The need for diversification

Benel Lagua l August 12, 2022 l The Manila Times

INTEREST rates are on the rise and inflation is hammering the economy. Given the volatile environment, investors are concerned over how to proceed in building portfolios. Should the process substantially differ from what is followed in normal times?

Let us go back to the basics. An investment is the current commitment of money or other resources in the expectation of reaping future benefits. The investor assembles a portfolio of assets and decides on the best way to allocate funds. A good investment will at least maintain the purchasing power of present resources and hopefully allow growth for future needs.

For the regular investor, the choice boils down to three basic asset categories: cash, bonds and stocks. Sometimes, the investor will delegate the task to financial intermediaries that collect funds from individual investors and invest those in a wide range of securities, pooling assets in the process. These are mutual fund institutions or banks that offer unit investment trust funds (UITFs). Alternative categories usually include real estate and commodities.
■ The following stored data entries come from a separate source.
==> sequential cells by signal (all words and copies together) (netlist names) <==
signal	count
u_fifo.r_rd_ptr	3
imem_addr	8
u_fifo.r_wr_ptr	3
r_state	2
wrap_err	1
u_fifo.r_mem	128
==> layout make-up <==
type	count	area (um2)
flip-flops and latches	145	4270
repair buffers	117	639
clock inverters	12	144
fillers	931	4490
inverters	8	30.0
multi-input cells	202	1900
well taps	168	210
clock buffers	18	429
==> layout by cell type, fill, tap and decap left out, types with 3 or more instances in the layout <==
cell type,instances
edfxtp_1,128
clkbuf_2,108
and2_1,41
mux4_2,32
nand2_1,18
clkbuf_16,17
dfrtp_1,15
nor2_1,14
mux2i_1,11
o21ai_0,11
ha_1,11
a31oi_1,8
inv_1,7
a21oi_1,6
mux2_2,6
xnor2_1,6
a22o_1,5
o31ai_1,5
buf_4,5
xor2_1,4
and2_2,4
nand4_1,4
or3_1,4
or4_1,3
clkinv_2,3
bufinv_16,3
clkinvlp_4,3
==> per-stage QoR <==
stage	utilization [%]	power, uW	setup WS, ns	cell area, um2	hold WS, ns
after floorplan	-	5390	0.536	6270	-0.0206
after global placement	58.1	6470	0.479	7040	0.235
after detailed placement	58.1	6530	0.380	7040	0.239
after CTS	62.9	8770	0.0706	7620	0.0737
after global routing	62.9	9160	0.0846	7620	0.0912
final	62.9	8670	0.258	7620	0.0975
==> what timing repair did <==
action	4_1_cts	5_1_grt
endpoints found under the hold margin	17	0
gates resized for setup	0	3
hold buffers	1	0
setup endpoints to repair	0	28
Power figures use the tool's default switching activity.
--- src/rtl/mapping_group_ctrl.sv ---
// ============================================================================
// Module   : mapping_group_ctrl
// Purpose  : Control sequencer for mapping_group_top (ADC capture, bit-slice steps)
// Revision : 1.0 - initial release
// ============================================================================
`default_nettype none

module mapping_group_ctrl #(
  parameter int DATA_W     = 32,
  parameter int MAX_SLICES = 4
) (
  input  logic              clk_i,
  input  logic              rst_ni,
  input  logic              start_i,
  input  logic              abort_i,
  input  logic              mode_cfg_i,
  input  logic [2:0]        num_slices_i,
  input  logic [DATA_W-1:0] zp_i,
  output logic              adc_req_o,
  input  logic              adc_valid_i,
  input  logic [DATA_W-1:0] adc_data_i,
  output logic [DATA_W-1:0] output_o,
  output logic              buf_write_en_1_o,
  output logic              buf_write_en_2_o,
  output logic              buf_read_en_o,
  output logic              shift_counter_en_o,
  output logic              mode_o,
  output logic              accum_buf_write_o,
  output logic              zero_point_en_o,
  output logic [DATA_W-1:0] zero_point_o,
  output logic              load_en_o,
  output logic              busy_o,
  output logic              done_o
);

  typedef enum logic [3:0] {
    S_IDLE = 4'd0,
    S_ZP   = 4'd1,
    S_REQ1 = 4'd2,
    S_WR1  = 4'd3,
    S_REQ2 = 4'd4,
    S_WR2  = 4'd5,
    S_RD   = 4'd6,
    S_ACC  = 4'd7,
    S_LOAD = 4'd8,
    S_DONE = 4'd9
  } state_e;

  localparam logic [2:0] MAX_N = 3'(MAX_SLICES);

  state_e              state_q;
  logic [2:0]          n_q;
  logic [2:0]          slice_cnt_q;
  logic [DATA_W-1:0]   sample_q;
  logic [DATA_W-1:0]   zp_q;
  logic                mode_q;
  logic [2:0]          n_eff;

  // Zero slices still performs one pass; oversize requests saturate.
  always_comb begin
    n_eff = num_slices_i;
    if (num_slices_i == 3'd0) begin
      n_eff = 3'd1;
    end else if (num_slices_i > MAX_N) begin
      n_eff = MAX_N;
    end
  end

  always_ff @(posedge clk_i or negedge rst_ni) begin
    if (!rst_ni) begin
      state_q     <= S_IDLE;
      n_q         <= 3'd1;
      slice_cnt_q <= 3'd0;
      sample_q    <= '0;
      zp_q        <= '0;
      mode_q      <= 1'b0;
    end else if (abort_i) begin
      state_q <= S_IDLE;
    end else begin
      case (state_q)
        S_IDLE: begin
          if (start_i) begin
            mode_q      <= mode_cfg_i;
            n_q         <= n_eff;
            zp_q        <= zp_i;
            slice_cnt_q <= 3'd0;
            state_q     <= S_ZP;
          end
        end
        S_ZP:   state_q <= S_REQ1;
        S_REQ1: begin
          if (adc_valid_i) begin
            sample_q <= adc_data_i;
            state_q  <= S_WR1;
          end
        end
        S_WR1:  state_q <= mode_q ? S_REQ2 : S_RD;
        S_REQ2: begin
          if (adc_valid_i) begin
            sample_q <= adc_data_i;
            state_q  <= S_WR2;
          end
        end
        S_WR2:  state_q <= S_RD;
        S_RD:   state_q <= S_ACC;
        S_ACC: begin
          if (slice_cnt_q == n_q - 3'd1) begin
            state_q <= S_LOAD;
          end else begin
            slice_cnt_q <= slice_cnt_q + 3'd1;
            state_q     <= S_REQ1;
          end
        end
        S_LOAD: state_q <= S_DONE;
        S_DONE: state_q <= S_IDLE;
        default: state_q <= S_IDLE;
      endcase
    end
  end

  // Strobes decode only the state register, so each lasts exactly one state.
  assign adc_req_o          = (state_q == S_REQ1) || (state_q == S_REQ2);
  assign zero_point_en_o    = (state_q == S_ZP);
  assign buf_write_en_1_o   = (state_q == S_WR1);
  assign buf_write_en_2_o   = (state_q == S_WR2);
  assign buf_read_en_o      = (state_q == S_RD);
  assign accum_buf_write_o  = (state_q == S_ACC);
  assign shift_counter_en_o = (state_q == S_ACC);
  assign load_en_o          = (state_q == S_LOAD);
  assign done_o             = (state_q == S_DONE);
  assign busy_o             = (state_q != S_IDLE);
  assign output_o           = sample_q;
  assign zero_point_o       = zp_q;
  assign mode_o             = mode_q;

endmodule

`default_nettype wire
### src/rtl/issue_sched_age_select.sv
// Oldest-first picker: grants the eligible entry with the lowest rank (index breaks ties).
module age_select
  import data_types::*;
#(
  parameter int DEPTH = 4
) (
  input  logic [DEPTH-1:0]             elig,
  input  logic [DEPTH-1:0][RANK_W-1:0] rank,
  output logic [DEPTH-1:0]             grant,
  output logic                         valid
);

  always_comb begin
    grant = '0;
    for (int i = 0; i < DEPTH; i++) begin
      grant[i] = elig[i];
      for (int j = 0; j < DEPTH; j++) begin
        if (j != i && elig[j] &&
            ((rank[j] < rank[i]) || ((rank[j] == rank[i]) && (j < i))))
          grant[i] = 1'b0;
      end
    end
  end

  assign valid = |elig;

endmodule
`src/rtl/contador_pkg.sv`:
```
// Shared constants for the RTC edit-path field counters.
// Field selector codes, per-field count ranges, selector width.
package contador_pkg;

  localparam int EN_W = 4;

  localparam logic [EN_W-1:0] SEL_SEG     = 4'd1;
  localparam logic [EN_W-1:0] SEL_MIN     = 4'd2;
  localparam logic [EN_W-1:0] SEL_HORA    = 4'd3;
  localparam logic [EN_W-1:0] SEL_DIA     = 4'd4;
  localparam logic [EN_W-1:0] SEL_MES     = 4'd5;
  localparam logic [EN_W-1:0] SEL_ANO     = 4'd6;
  localparam logic [EN_W-1:0] SEL_DIA_SEM = 4'd7;

  localparam int SEG_MIN     = 0;
  localparam int SEG_MAX     = 59;
  localparam int MIN_MIN     = 0;
  localparam int MIN_MAX     = 59;
  localparam int HORA_MIN    = 0;
  localparam int HORA_MAX    = 23;
  localparam int DIA_MIN     = 1;
  localparam int DIA_MAX     = 31;
  localparam int MES_MIN     = 1;
  localparam int MES_MAX     = 12;
  localparam int ANO_MIN     = 0;
  localparam int ANO_MAX     = 99;
  localparam int DIA_SEM_MIN = 0;
  localparam int DIA_SEM_MAX = 6;

endpackage

```
`src/rtl/detector_flanco_rpt.sv`:
```
// Key edge detector with optional autorepeat (CONTADOR_AUTOREPEAT_EN).
// Ports: clk, reset, key, active, other_key in; tick out.
module detector_flanco_rpt
  import contador_pkg::*;
#(
  parameter int HOLD_CYC = 50000000,
  parameter int RPT_CYC  = 10000000
) (
  input  logic clk,
  input  logic reset,
  input  logic key,
  input  logic active,
  input  logic other_key,
  output logic tick
);

  logic r_key;
  logic w_edge;

  // Tracks the key every cycle so a key held while the
  // selector changes never looks like a fresh press.
  always_ff @(posedge clk) begin
    r_key <= key;
  end

  assign w_edge = key & ~r_key;

`ifdef CONTADOR_AUTOREPEAT_EN
  localparam int HW = $clog2(HOLD_CYC + 1);
  localparam int RW = $clog2(RPT_CYC + 1);

  logic [HW-1:0] r_hold;
  logic [RW-1:0] r_rpt;
  logic          w_run;
  logic          w_held;
  logic          w_rpt;

  assign w_run  = key & active & ~other_key;
  assign w_held = (r_hold == HW'(HOLD_CYC));

  // r_hold saturates at HOLD_CYC; r_rpt then cycles
  // 0..RPT_CYC-1 and a repeat fires each time it is 0.
  always_ff @(posedge clk) begin
    if (reset || !w_run) begin
      r_hold <= '0;
      r_rpt  <= '0;
    end else begin
      if (!w_held)
        r_hold <= r_hold + HW'(1);
      if (!w_held || r_rpt == RW'(RPT_CYC - 1))
        r_rpt <= '0;
      else
        r_rpt <= r_rpt + RW'(1);
    end
  end

  assign w_rpt = w_run & w_held & (r_rpt == '0);
  assign tick  = w_edge | w_rpt;
`else
  logic unused_cfg;
  assign unused_cfg = ^{reset, active, other_key,
                        HOLD_CYC, RPT_CYC};
  assign tick = w_edge;
`endif

endmodule

```
`src/rtl/contador_ad_mod.sv`:
```
// Up/down modular counter for one RTC edit field; autorepeat
// via CONTADOR_AUTOREPEAT_EN. Ports: clk, reset, en_count,
// enUP, enDOWN, load_en, load_data in; count_data, carry,
// borrow, range_err out.
module contador_ad_mod
  import contador_pkg::*;
#(
  parameter int N          = 8,
  parameter int MIN        = 0,
  parameter int MAX        = 59,
  parameter int SEL_ID     = 7,
  parameter int OUT_OFFSET = 0,
  parameter int HOLD_CYC   = 50000000,
  parameter int RPT_CYC    = 10000000
) (
  input  logic            clk,
  input  logic            reset,
  input  logic [EN_W-1:0] en_count,
  input  logic            enUP,
  input  logic            enDOWN,
  input  logic            load_en,
  input  logic [N-1:0]    load_data,
  output logic [N-1:0]    count_data,
  output logic            carry,
  output logic            borrow,
  output logic            range_err
);

  localparam logic [N-1:0] MIN_V = N'(MIN);
  localparam logic [N-1:0] MAX_V = N'(MAX);
  localparam logic [N-1:0] OFF_V = N'(OUT_OFFSET);

  logic [N-1:0] r_q;
  logic         r_carry;
  logic         r_borrow;
  logic         r_rerr;

  logic [N-1:0] w_q_nxt;
  logic         w_carry;
  logic         w_borrow;
  logic         w_rerr;
  logic         w_active;
  logic         w_up_t;
  logic         w_dn_t;
  logic         w_up;
  logic         w_dn;
  logic         w_lo_ok;
  logic         w_hi_ok;

  assign w_active = (en_count == EN_W'(SEL_ID));

  detector_flanco_rpt #(
    .HOLD_CYC (HOLD_CYC),
    .RPT_CYC  (RPT_CYC)
  ) u_up (
    .clk       (clk),
    .reset     (reset),
    .key       (enUP),
    .active    (w_active),
    .other_key (enDOWN),
    .tick      (w_up_t)
  );

  detector_flanco_rpt #(
    .HOLD_CYC (HOLD_CYC),
    .RPT_CYC  (RPT_CYC)
  ) u_dn (
    .clk       (clk),
    .reset     (reset),
    .key       (enDOWN),
    .active    (w_active),
    .other_key (enUP),
    .tick      (w_dn_t)
  );

  assign w_up = w_active & w_up_t;
  assign w_dn = w_active & w_dn_t;

  // Bounds at the ends of the N-bit range are always met;
  // folding them avoids constant comparisons.
  generate
    if (MIN == 0) begin : g_lo_free
      assign w_lo_ok = 1'b1;
    end else begin : g_lo_cmp
      assign w_lo_ok = (load_data >= MIN_V);
    end
    if (MAX == (1 << N) - 1) begin : g_hi_free
      assign w_hi_ok = 1'b1;
    end else begin : g_hi_cmp
      assign w_hi_ok = (load_data <= MAX_V);
    end
  endgenerate

  always_comb begin
    w_q_nxt  = r_q;
    w_carry  = 1'b0;
    w_borrow = 1'b0;
    w_rerr   = 1'b0;
    if (load_en) begin
      if (w_lo_ok && w_hi_ok) begin
        w_q_nxt = load_data;
      end else begin
        w_q_nxt = MIN_V;
        w_rerr  = 1'b1;
      end
    end else if (w_up && w_dn) begin
      w_q_nxt = r_q;
    end else if (w_up) begin
      if (r_q == MAX_V) begin
        w_q_nxt = MIN_V;
        w_carry = 1'b1;
      end else begin
        w_q_nxt = r_q + N'(1);
      end
    end else if (w_dn) begin
      if (r_q == MIN_V) begin
        w_q_nxt  = MAX_V;
        w_borrow = 1'b1;
      end else begin
        w_q_nxt = r_q - N'(1);
      end
    end
  end

  always_ff @(posedge clk) begin
    if (reset) begin
      r_q      <= MIN_V;
      r_carry  <= 1'b0;
      r_borrow <= 1'b0;
      r_rerr   <= 1'b0;
    end else begin
      r_q      <= w_q_nxt;
      r_carry  <= w_carry;
      r_borrow <= w_borrow;
      r_rerr   <= w_rerr;
    end
  end

  assign count_data = r_q + OFF_V;
  assign carry      = r_carry;
  assign borrow     = r_borrow;
  assign range_err  = r_rerr;

endmodule

```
For purposes of this discussion, let’s assume the investor will choose among cash, bonds and stocks. In an environment of high interest rates, rising inflation and a world economy affected by a major war in Ukraine, the operative goal is to be well diversified.

Diversification requires the intelligent investor to avoid concentrating wealth or assets in one basket and at the same time choose baskets that do not move in perfect sync with the ups and downs of the economy. In mathematical jargon, assets that are not perfectly correlated. A key determinant of portfolio risk is the extent to which the returns vary in tandem or in opposition. The less perfectly correlated the assets are, the better the diversification effect. The aim is to maintain a return objective while narrowing the risk or variation around the earning goal.

There is a strong temptation given the volatile environment to store hard-earned income in cash or near cash forms. We all need cash, for example, for liquidity in order to assure accessibility and responsiveness to basic and emergency needs. Alas, cash exposes us to inflation and depreciation risk. A year ago today, the peso-dollar exchange rate was around P50-$1. Last month, it breached P56 and is not settling at P55. In terms of value, your peso cash savings have lost 10 percent of its real worth. And then you add up inflation, which reached a three-year high of 6.4 percent in July 2022. The purchasing power of cash has declined by double digits from a year ago.

Thus, one needs to open other investment baskets. Equity placements through stocks have been the favorite for those who take a more aggressive stance. Shareholders are normally rewarded for bearing additional uncertainty about returns. This reward is the equity risk premium, which historically has been attractive.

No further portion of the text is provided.